Cisco Meraki is a cloud-managed IT company headquartered in San Francisco, California. Their products include wireless, switching, security, enterprise mobility management (EMM) and security cameras, all centrally managed from the web. Meraki was acquired by Cisco Systems in December 2012.

History
Meraki was founded by Sanjit Biswas and John Bicket, along with Hans Robertson. The company was based in part on the MIT Roofnet project, an experimental 802.11b/g mesh network developed by the Computer Science and Artificial Intelligence Laboratory at the Massachusetts Institute of Technology.

Meraki was funded by Google and Sequoia Capital. The organization started in Mountain View, California, in 2006, before relocating to San Francisco. Meraki employed people who worked on the MIT Roofnet project.

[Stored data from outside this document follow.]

## src/rtl/hp_bar_animator.sv

```systemverilog
// hp_bar_animator: animated, colour-graded bar sprite (e.g. an HP bar).
// The fill slides toward a commanded target by STEP px every FRAME_DIV frames.
module hp_bar_animator #(
    parameter int          WIDTH     = 64,
    parameter int          HEIGHT    = 8,
    parameter int          STEP      = 1,
    parameter int          FRAME_DIV = 2,
    parameter logic [11:0] COLOR_HI  = 12'h0F0,
    parameter logic [11:0] COLOR_MID = 12'hFF0,
    parameter logic [11:0] COLOR_LO  = 12'hF00,
    parameter logic [11:0] BG_COLOR  = 12'h444,
    localparam int         FW        = $clog2(WIDTH + 1)
) (
    input  logic          clk_in,
    input  logic          rst_n_in,
    input  logic          frame_in,
    input  logic [10:0]   x_in,
    input  logic [9:0]    y_in,
    input  logic [10:0]   hcount_in,
    input  logic [9:0]    vcount_in,
    input  logic [FW-1:0] target_in,
    input  logic          target_valid_in,
    input  logic          snap_in,
    output logic [11:0]   pixel_out,
    output logic          busy_out,
    output logic          done_out
);

    localparam int CW = (FRAME_DIV > 1) ? $clog2(FRAME_DIV) : 1;
    localparam int MW = FW + 3;

    localparam logic [FW-1:0] WIDTH_F  = FW'(WIDTH);
    localparam logic [FW-1:0] STEP_F   = FW'(STEP);
    localparam logic [CW-1:0] CNT_LAST = CW'(FRAME_DIV - 1);
    localparam logic [MW-1:0] WIDTH_M  = MW'(WIDTH);
    localparam logic [MW-1:0] FIVE_M   = MW'(5);

    typedef enum logic [1:0] {
        IDLE   = 2'd0,
        SHRINK = 2'd1,
        GROW   = 2'd2
    } state_t;

    state_t        state_q, state_d;
    logic [FW-1:0] fill_q, fill_d;
    logic [FW-1:0] target_q, target_d;
    logic [CW-1:0] cnt_q, cnt_d;
    logic          done_q, done_d;
    logic [11:0]   pixel_q, pixel_d;

    logic [FW-1:0] tgt_clamp;
    logic [FW-1:0] diff;
    logic [FW-1:0] amt;
    logic          fill_gt;
    logic          fill_lt;
    logic          land;
    logic          strobe;
    logic          running;
    logic          step_en;

    // Clamp the incoming target so the fill can never exceed the box.
    assign tgt_clamp = (target_in > WIDTH_F) ? WIDTH_F : target_in;

    assign fill_gt = fill_q > target_q;
    assign fill_lt = fill_q < target_q;
    assign diff    = fill_gt ? (fill_q - target_q) : (target_q - fill_q);
    assign amt     = (diff < STEP_F) ? diff : STEP_F;
    assign land    = diff <= STEP_F;

    // A strobe in the same cycle as frame_in swallows that frame.
    assign strobe  = snap_in | target_valid_in;

    // Only count frames once the state agrees with the required direction.
    assign running = ((state_q == SHRINK) && fill_gt) ||
                     ((state_q == GROW)   && fill_lt);

    assign step_en = frame_in && !strobe && running && (cnt_q == CNT_LAST);

    // Animation state, fill, target, frame divider and done pulse.
    always_ff @(posedge clk_in or negedge rst_n_in) begin
        if (!rst_n_in) begin
            state_q  <= IDLE;
            fill_q   <= WIDTH_F;
            target_q <= WIDTH_F;
            cnt_q    <= '0;
            done_q   <= 1'b0;
        end else begin
            state_q  <= state_d;
            fill_q   <= fill_d;
            target_q <= target_d;
            cnt_q    <= cnt_d;
            done_q   <= done_d;
        end
    end

    // Next state: strobes freeze or reset direction, otherwise follow the gap.
    always_comb begin
        state_d = state_q;
        if (snap_in) begin
            state_d = IDLE;
        end else if (target_valid_in) begin
            state_d = state_q;
        end else if (step_en && land) begin
            state_d = IDLE;
        end else if (fill_gt) begin
            state_d = SHRINK;
        end else if (fill_lt) begin
            state_d = GROW;
        end else begin
            state_d = IDLE;
        end
    end

    // Datapath updates: capture, snap, frame divider and clamped step.
    always_comb begin
        fill_d   = fill_q;
        target_d = target_q;
        cnt_d    = cnt_q;
        done_d   = 1'b0;
        if (target_valid_in) begin
            target_d = tgt_clamp;
            cnt_d    = '0;
        end
        if (snap_in) begin
            fill_d = target_valid_in ? tgt_clamp : target_q;
            cnt_d  = '0;
        end else if (frame_in && !target_valid_in && running) begin
            if (cnt_q == CNT_LAST) begin
                cnt_d  = '0;
                fill_d = fill_gt ? (fill_q - amt) : (fill_q + amt);
                done_d = land;
            end else begin
                cnt_d = cnt_q + CW'(1);
            end
        end
    end

    logic [11:0]   h_ext;
    logic [11:0]   h_end;
    logic [11:0]   f_end;
    logic [10:0]   v_ext;
    logic [10:0]   v_end;
    logic          in_box;
    logic          in_fill;
    logic [MW-1:0] fill_m;
    logic [11:0]   fill_col;

    // One extra bit on each axis keeps the box edges from wrapping.
    assign h_ext = {1'b0, hcount_in};
    assign h_end = {1'b0, x_in} + 12'(WIDTH);
    assign f_end = {1'b0, x_in} + 12'(fill_q);
    assign v_ext = {1'b0, vcount_in};
    assign v_end = {1'b0, y_in} + 11'(HEIGHT);

    assign in_box = (hcount_in >= x_in) && (h_ext < h_end) &&
                    (vcount_in >= y_in) && (v_ext < v_end);
    assign in_fill = in_box && (h_ext < f_end);

    assign fill_m = MW'(fill_q);

    // Colour grade from the current fill fraction: >=1/2, >=1/5, else low.
    always_comb begin
        fill_col = COLOR_LO;
        if ((fill_m << 1) >= WIDTH_M) begin
            fill_col = COLOR_HI;
        end else if ((fill_m * FIVE_M) >= WIDTH_M) begin
            fill_col = COLOR_MID;
        end
    end

    // Pixel select: fill colour, empty-box background, or transparent.
    always_comb begin
        pixel_d = 12'h000;
        if (in_fill) begin
            pixel_d = fill_col;
        end else if (in_box) begin
            pixel_d = BG_COLOR;
        end
    end

    // Registered pixel output for the scene mixer.
    always_ff @(posedge clk_in or negedge rst_n_in) begin
        if (!rst_n_in) begin
            pixel_q <= 12'h000;
        end else begin
            pixel_q <= pixel_d;
        end
    end

    assign pixel_out = pixel_q;
    assign busy_out  = (state_q != IDLE);
    assign done_out  = done_q;

endmodule

```

## config.mk

```make
export PLATFORM = sky130hd
export DESIGN_NAME = hp_bar_animator
export DESIGN_NICKNAME = d
export VERILOG_FILES = /design/src/rtl/hp_bar_animator.sv
export SDC_FILE = /design/constraint.sdc
export NUM_CORES = 1
export LEC_CHECK = 0
export BUFFER_PORTS_ARGS = -buffer_cell sky130_fd_sc_hd__buf_2
export CAP_MARGIN = 20
export CORE_MARGIN = 5
export CORE_UTILIZATION = 25
export CTS_BUF_LIST = sky130_fd_sc_hd__clkbuf_4
export CTS_CLUSTER_DIAMETER = 200
export DETAILED_ROUTE_END_ITERATION = 8
export PLACE_DENSITY = 0.5
export SLEW_MARGIN = 15
export SYNTH_ARGS = -nofsm -noshare
export SYNTH_HDL_FRONTEND = slang
export SYNTH_SLANG_ARGS = --single-unit
```

## constraint.sdc

```tcl
create_clock -name clk_in -period 5.3 [get_ports clk_in]
set_input_delay 1.06 -clock clk_in [delete_from_list [all_inputs] [get_ports clk_in]]
set_output_delay 1.06 -clock clk_in [all_outputs]
set_load 0.02 [all_outputs]
```

Yosys cells after proc, flatten, opt, wreduce, memory -nomap -nowiden. Index checks and enable logic that the tools add are counted.

Multiplexer cells: 24. Bitwise logic cells: 1. $add $sub $neg: 8. Equality and inequality tests: 3. Reductions and logical operators: 20. Multiply operators: 1. $lt $le $gt $ge: 12.

Operator list (number): $mux 7 (8); $lt 11x12->1 (2); $mux 12 (2); $sub 7x7->7 (3); $add 11x7->12 (1); $add 11x7->12 const B (1); $logic_and 1x1->1 (12); $add 10x4->11 const B (1); $ge 11x11->1 (1); $lt 10x11->1 (1); $mux 11 (1); $ge 10x10->1 (1); $ge 10x7->1 const B (1); $mul 7x3->10 const B (1); $mux 2 (5); $ge 8x7->1 const B (1); $mux 8 (1); $add 7x7->7 (1); $gt 7x7->1 (1); $gt 7x7->1 const B (1); $le 7x1->1 const B (1); $lt 7x1->1 const B (1); $lt 7x7->1 (1); $mux 1 (7); other kinds (10) (13).

Output and inout bits: 14. Logic and storage cells: 75. Bits in registers: 30.

Longest topological paths before layout. Gate-level depths: netlist of the first run.

Depth in word-level cells: 9. Gate-level depth with buffers: 20.

Worst setup path before layout of the first run. OpenSTA, ideal clock, no wires.

Path type: reg-to-reg. From: register fill_q[0]. To: register fill_q[6]. Setup slack: 0.827 ns. Cell stages (with the launch flop): 21. Data arrival time: 4.394 ns. Setup time: 0.079 ns. Cells stage by stage: dfrtp_1 inv_1 ha_1 inv_1 fa_1 nor2b_1 a2111oi_4 nand3_1 mux4_2 a211oi_4 ha_1 and2_1 fa_1 a21o_1 a21oi_1 o21bai_1 a21oi_1 xor2_1 nor2_1 xnor2_1 o21ai_0.

Word-level cells in the longest chain between the ends: 9. Elaborated cells between the ends (all ways): 19.

Ends and longest elaborated chain: from (decl) (line 45) `logic [FW-1:0] fill_q, fill_d;`; from (signal assigned) (line 89) `fill_q <= fill_d;`; $sub 7x7->7 or $gt 7x7->1 (tied branches) (line 66, 64); $mux 7 (line 66) `assign diff = fill_gt ? (fill_q - target_q) : (target_q - fill_q);`; $lt 7x1->1 (line 67) `assign amt = (diff < STEP_F) ? diff : STEP_F;`; $mux 7 (line 67); $add 7x7->7 or $sub 7x7->7 (tied branches) (line 130) `fill_d = fill_gt ? (fill_q - amt) : (fill_q + amt);`; $mux 7 (line 130); $mux 7 (line 128) `if (cnt_q == CNT_LAST) begin`; $mux 7 (line 127) `end else if (frame_in && !target_valid_in && running) begin`; $mux 7 (line 124) `if (snap_in) begin`.

Several ways; a longest one is shown, not always the timed one. The select of a mux whose other input is x is not followed. A chain may end at the register's enable or synchronous reset.

Worst setup path in the final report of the first run. Same ends and word-level chain as after synthesis.

==> summary.txt, run 1 <==
Route
  • Antenna-violating nets left: 0
  • Avg WL per Cell: roughly 13 µm
  • Drt total wl: 9030 µm
  • DR iter-0 viols: 134
  • Via Count: ~3200
  • DRT Pass-1 Iters: 4
  • Vias per cell: roughly 4.8
  • DRC Markers: 0

GRT
  • Number of global-route vias before repair: 3264
  • Gr ovfl total: 0
  • Global-route wire length before repair: roughly 15000 µm
  • Initial antenna violation count: 0
  • Total track usage: a little over a tenth
  • Largest net degree at the start of global routing: 24

Setup path
  • Critical path depth: 20
  • Worst path buffer plus inverter count: 2
  • Data required time of the worst path: between 5 and 6 ns
  • Crit path max fanout: 6
  • Worst Setup End Kind: register
  • Critical Path Slowest Stage Cell: mux4_2
  • Critical-path cell list: inv_1 > ha_1 > inv_1 > fa_1 > nor2b_1 > a2111oi_4 > nand3_1 > mux4_2 > a211oi_4 > ha_1 > and2_1 > fa_1 > a21o_1 > a21oi_1 > o21bai_1 > a21oi_1 > xor2_1 > nor2_1 > xnor2_1 > o21ai_0
  • Crit start category: register
  • Crit path kind: reg -> reg
  • R2R depth: 20
  • Worst path top cell family by delay: compound AO/OA/AOI/OAI gates
  • CP arrival: between 5 and 6 ns
  • Max incr delay on CP: 0.52 ns

Clocking
  • Setup Buffers After CTS: 0
  • Worst-skew pair later-pin latency: between 0.3 and 0.4 ns
  • CTS H-tree lvls: 1
  • # hold bufs at CTS: 0
  • Clock buffer depth: 2
  • Root buffer cell: clkbuf_4
  • Clock sinks: 23
  • Clk slew on worst S/H paths: approximately 0.15 ns
  • CTS-repair resized insts: 0
  • Total CTS buffers: 3
  • TritonCTS clock tree: yes

STA
  • Setup TNS: 0 ns
  • Slew Limit Fails: 0
  • WHS: roughly 0.57 ns
  • Final Hold Vio Count: 0
  • Worst Max-Slew Pin Slew: 0.556 ns
  • Final Skew: 0.00383 ns
  • Headroom to the max-slew limit: about 63%
  • Tmin final: 4.90 ns
  • Period utilization: 92.5%
  • Fmax: 0.204 GHz
  • RSZ-0062 raised after global routing: no
  • Finish-stage setup viols: 0
  • Worst setup margin: 0.396 ns

Synthesis
  • Post-synthesis compound-gate area fraction: between 10% and 20%
  • EDFF count, synth: 0
  • Ranking of synthesized cells by area: ha_1 (28%), dfrtp_1 (14%), inv_1 (5.3%)
  • Main combinational cell family by area after synthesis: adder cells
  • Avg Cell Area, Syn: slightly above 8 µm²
  • Post-synthesis sequential area ratio: between 15 and 20%
  • Synth Area in Adders: a little under a third
  • Primary FF master, synth: dfrtp_1
  • Netlist cell types: 62
  • Mux cell area share after synthesis: ~2.0%
  • Leading area contributor after synthesis: ha_1
  • Gate Count Post-Synth: between 400 and 500
  • Yosys reg bits: 23
  • Post-Syn Area: between 3000 and 4000 µm²
  • Yosys top cell area share: 28.2%
  • Synth Area in Simple Gates: 17.4%
  • Ys Warns: 0
  • Asr flop ratio synth: 100%
  • XOR/XNOR Fraction of Synth Area: about 5.8%

Power and ir drop
  • Max VDD drop: a little under 0.00008 V
  • P_int: 0.442 mW
  • Leakage: between 2 and 2.5 nW
  • PD cells: approximately 190 nW/µm²
  • P_sw: about 0.36 mW
  • Combinational power share: between 60 and 70%
  • Switching portion of total power: 45.0%
  • Flop pwr share: between 20% and 30%
  • Clock power share: 11.2%

Floorplan
  • Core box area: 14400 µm²
  • Row count: 44
  • Starting density of the core: 25.3%
  • Chip height: about 130 µm
  • Total die area: between 15000 and 20000 µm²
  • Ports: 68
  • Die width: 131 µm

Place
  • Area after DPL: between 4000 and 5000 µm²
  • # port buffers: 64
  • Pre-CTS setup slack: about 0.47 ns
  • GP Congestion: ~0.86
  • Post-DP HPWL: approximately 7700 µm

Cells and area
  • Final core occ: between 20% and 30%
  • Area grow syn2layout: 14.0%
  • Final instance area: 4150 µm²
  • Most frequent cells in the layout: ha_1 (82), buf_2 (64), inv_1 (51)
  • Share of layout cells above drive strength 1: 17.3%
  • Final #Nets: 638
  • ANT cells: 0
  • Most common cell after layout, fill and taps aside: ha_1

Min path
  • Hold path cells: 2
  • Worst hold-check path type: reg -> reg

Job
  • Max_cap viols: 0

Run status
  • Outcome: completed
[through the flow]
step           power [mW]  instances
3_5_place_dp        0.715        676
3_3_place_gp        0.710        676
5_1_grt             0.891        680
2_1_floorplan       0.592        440
4_1_cts             0.808        680
6_report            0.803        680
[routing by layer]
metal  up-vias  wire (µm)  GRT usage (%)
met2        78       4220           18.2
met4         0        197           3.09
met1      1492       4250           14.5
met3        14        364           1.18
met5         -          0              0
li1       1652          -              -
[sequential cells by signal (all words and copies together) (netlist names)]
signal,flops
pixel_out,5
done_out,1
cnt_q,1
fill_q,7
state_q,2
target_q,7
[Yosys cell counts, drive strengths merged (3+ instances only)]
cell and count:
nor2 24, nor2b 10, mux2i 5, xnor2 21, o211ai 3, ha 82, nor3 9, fa 5
o21bai 4, and2 3, or2 3, a21o 6, inv 51, a21oi 39, xor2 3, nand2 24
a21boi 3, o21a 6, nand3b 7, dfrtp 21, nand2b 5, nor3b 4, nand3 10, buf 13
nand4 7, o21ai 33
[area by class of cell]
cell class                 instances  area [µm²]
fill                            1555       10300
multi-input combinational        351        2780
sequential                        23         578
timing repair buffer              67         343
tap                              184         230
inverter                          51         191
clock buffer                       3        22.5
clock inverter                     1        5.00
[cell families (layout without fill, tap and decap cells)]
group,after synthesis,in the layout
buffers and inverters,66,122
AND/OR/NAND/NOR,118,118
XOR/XNOR,24,24
adder cells (fa/ha/maj),87,87
flip-flops,23,23
AO/OA/AOI/OAI,112,112
other,2,4
multiplexers,6,6
[path summary, 6_finish.rpt]
| path | to | start | slack, ns |
|---|---|---|---|
| hold reg to reg | target_q[6] | target_q[6] | 0.57 |
| setup / recovery | fill_q[6] | fill_q[0] | 0.40 |
| setup reg to reg | fill_q[6] | fill_q[0] | 0.40 |
| max in group asynchronous | fill_q[6] | rst_n_in | 4.24 |
| hold / removal | target_q[6] | target_q[6] | 0.57 |
| min in group asynchronous | fill_q[4] | rst_n_in | 0.70 |
[power by group through the flow]
| stage | combinational [mW] | clock, mW | sequential [mW] |
|---|---|---|---|
| floorplan | 0.382 | 0 | 0.210 |
| global placement | 0.501 | 0 | 0.209 |
| finish | 0.507 | 0.0899 | 0.206 |
| detailed placement | 0.505 | 0 | 0.210 |
| CTS | 0.509 | 0.0934 | 0.207 |
| global route | 0.580 | 0.103 | 0.209 |
[worst reg2reg max path: cells and delay by family (launching register included)]
kind / cells / cell delay (ns)
compound gates: 7 / 1.57
xor+xnor: 2 / 0.30
fa+ha+maj: 4 / 1.29
buf+inv: 2 / 0.16
flops: 1 / 0.49
mux: 1 / 0.52
simple gates: 4 / 0.53
Power figures use the tool's default switching activity.
==> run 2: changes to the inputs <==
--- a/config.mk
+++ b/config.mk
@@ -7,12 +7,14 @@
 export LEC_CHECK = 0
 export BUFFER_PORTS_ARGS = -buffer_cell sky130_fd_sc_hd__buf_2
 export CAP_MARGIN = 20
+export CELL_PAD_IN_SITES_DETAIL_PLACEMENT = 0
+export CELL_PAD_IN_SITES_GLOBAL_PLACEMENT = 1
 export CORE_MARGIN = 5
 export CORE_UTILIZATION = 25
 export CTS_BUF_LIST = sky130_fd_sc_hd__clkbuf_4
 export CTS_CLUSTER_DIAMETER = 200
 export DETAILED_ROUTE_END_ITERATION = 8
-export PLACE_DENSITY = 0.5
+export PLACE_DENSITY = 0.61
 export SLEW_MARGIN = 15
 export SYNTH_ARGS = -nofsm -noshare
 export SYNTH_HDL_FRONTEND = slang
==> summary.txt, run 2 (same netlist as run 1, synthesis figures left out) <==
STA
  • Fmax: 0.203 GHz (was 0.204 GHz)
  • Setup TNS: 0 ns (unchanged)
  • Finish-stage setup viols: 0 (unchanged)
  • Headroom to the max-slew limit: 64.7% (was 62.6%)
  • Slew Limit Fails: 0 (unchanged)
  • Tmin final: 4.92 ns (was 4.90 ns)
  • WHS: 0.568 ns (was 0.566 ns)
  • Worst Max-Slew Pin Slew: 0.530 ns (was 0.556 ns)
  • Worst setup margin: 0.377 ns (was 0.396 ns)
  • RSZ-0062 raised after global routing: no (unchanged)
  • Period utilization: 92.9% (was 92.5%)
  • Final Hold Vio Count: 0 (unchanged)
  • Final Skew: 0.0175 ns (was 0.00383 ns)

Clocking
  • Clock buffer depth: 2 (unchanged)
  • Clock sinks: 23 (unchanged)
  • CTS H-tree lvls: 1 (unchanged)
  • # hold bufs at CTS: 0 (unchanged)
  • TritonCTS clock tree: yes (unchanged)
  • Root buffer cell: clkbuf_4 (unchanged)
  • Total CTS buffers: 3 (unchanged)
  • Setup Buffers After CTS: 0 (unchanged)
  • CTS-repair resized insts: 0 (unchanged)
  • Worst-skew pair later-pin latency: 0.33 ns (about the same)
  • Clk slew on worst S/H paths: 0.14 ns (was 0.15 ns)

GRT
  • Largest net degree at the start of global routing: 24 (unchanged)
  • Initial antenna violation count: 0 (unchanged)
  • Total track usage: 10.6% (was 10.8%)
  • Number of global-route vias before repair: 3103 (was 3264)
  • Gr ovfl total: 0 (unchanged)
  • Global-route wire length before repair: 14900 µm (was 15200 µm)

Cells and area
  • Share of layout cells above drive strength 1: 17.5% (was 17.3%)
  • Most frequent cells in the layout: ha_1 (82), buf_2 (64), inv_1 (51) (unchanged)
  • Final std cells w/o fill: 681 (was 680)
  • Most common cell after layout, fill and taps aside: ha_1 (unchanged)
  • Filler Cell Count: 1590 (was 1555)
  • Final core occ: 28.9% (was 28.8%)
  • Final instance area: 4160 µm² (was 4150 µm²)
  • Register area: 578 µm² (unchanged)
  • Final #Nets: 639 (was 638)
  • Footprint of the multi-input gates: 2780 µm² (unchanged)
  • ANT cells: 0 (unchanged)
  • Area grow syn2layout: 14.3% (was 14.0%)

Route
  • Avg WL per Cell: 13.3 µm (about the same)
  • DR iter-0 viols: 174 (was 134)
  • Antenna-violating nets left: 0 (unchanged)
  • Vias per cell: 4.64 (was 4.76)
  • Drt total wl: 9050 µm (was 9030 µm)
  • DRT Pass-1 Iters: 4 (unchanged)
  • Via Count: 3163 (was 3236)
  • DRC Markers: 0 (unchanged)

Floorplan
  • Ports: 68 (unchanged)
  • Die width: 131 µm (unchanged)
  • Total die area: 17100 µm² (unchanged)
  • Core box area: 14400 µm² (unchanged)
  • Chip height: 131 µm (unchanged)
  • Starting density of the core: 25.3% (unchanged)
  • Row count: 44 (unchanged)

Setup path
  • Crit path kind: reg -> reg (unchanged)
  • Worst Setup End Kind: register (unchanged)
  • Data required time of the worst path: 5.55 ns (was 5.56 ns)
  • Crit start category: register (unchanged)
  • FF-to-FF setup slack: 0.38 ns (was 0.40 ns)
  • CP arrival: 5.17 ns (about the same)
  • Crit path max fanout: 6 (unchanged)

Power and ir drop
  • Switching portion of total power: 44.3% (was 45.0%)
  • P_sw: 0.358 mW (was 0.361 mW)
  • Final Total Pwr: 0.807 mW (was 0.803 mW)
  • Combinational power share: 63.4% (was 63.1%)
  • Leakage: 2.10 nW (about the same)
  • Flop pwr share: 25.2% (was 25.7%)
  • Max VDD drop: 0.0000807 V (was 0.0000793 V)
  • PD cells: 194 nW/µm² (was 193 nW/µm²)
  • P_int: 0.449 mW (was 0.442 mW)
  • Clock power share: 11.4% (was 11.2%)

Job
  • Max_cap viols: 0 (unchanged)

Place
  • Dpl cells: 677 (was 676)
  • Area after DPL: 4130 µm² (about the same)
  • Post-DP HPWL: 7790 µm (was 7680 µm)
  • Pre-CTS setup slack: 0.454 ns (was 0.469 ns)
  • # port buffers: 64 (unchanged)
  • GP Congestion: 0.813 (was 0.862)

Min path
  • Worst hold-check path type: reg -> reg (unchanged)

Run status
  • Outcome: completed (unchanged)
[run 2: cell types whose count changed in the layout (fill, tap and decap cells not counted), sizes merged]
| cell | change |
|---|---|
| buf | +1 |
| clkinv | -1 |
| clkbuf | +1 |
[run 2: worst paths after layout]
path / startpoint / end / cells after the start
max: fill_q[0] / fill_q[6] / 20
max reg2reg: fill_q[0] / fill_q[6] / 20
max in group asynchronous: rst_n_in / target_q[6] / 1
min: state_q[1] / state_q[1] / 2
min reg2reg: state_q[1] / state_q[1] / 2
min in group asynchronous: rst_n_in / done_out / 1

In 2007, Meraki selected San Francisco for their community-based Free the Net campaign. They started putting gateway devices in the Lower Haight neighborhood to provide Internet access and giving away repeaters. In the first year of the project, the growth of the network was primarily in the Mission District. By October 2007, they estimated 20,000 distinct users connected and about 5 terabytes of data transferred in this network. In July 2008, Meraki said 100,000 people in San Francisco used its "Free the Net" service. Since then, Meraki discontinued this public service, though many access points remain active, but with no connection to the Internet.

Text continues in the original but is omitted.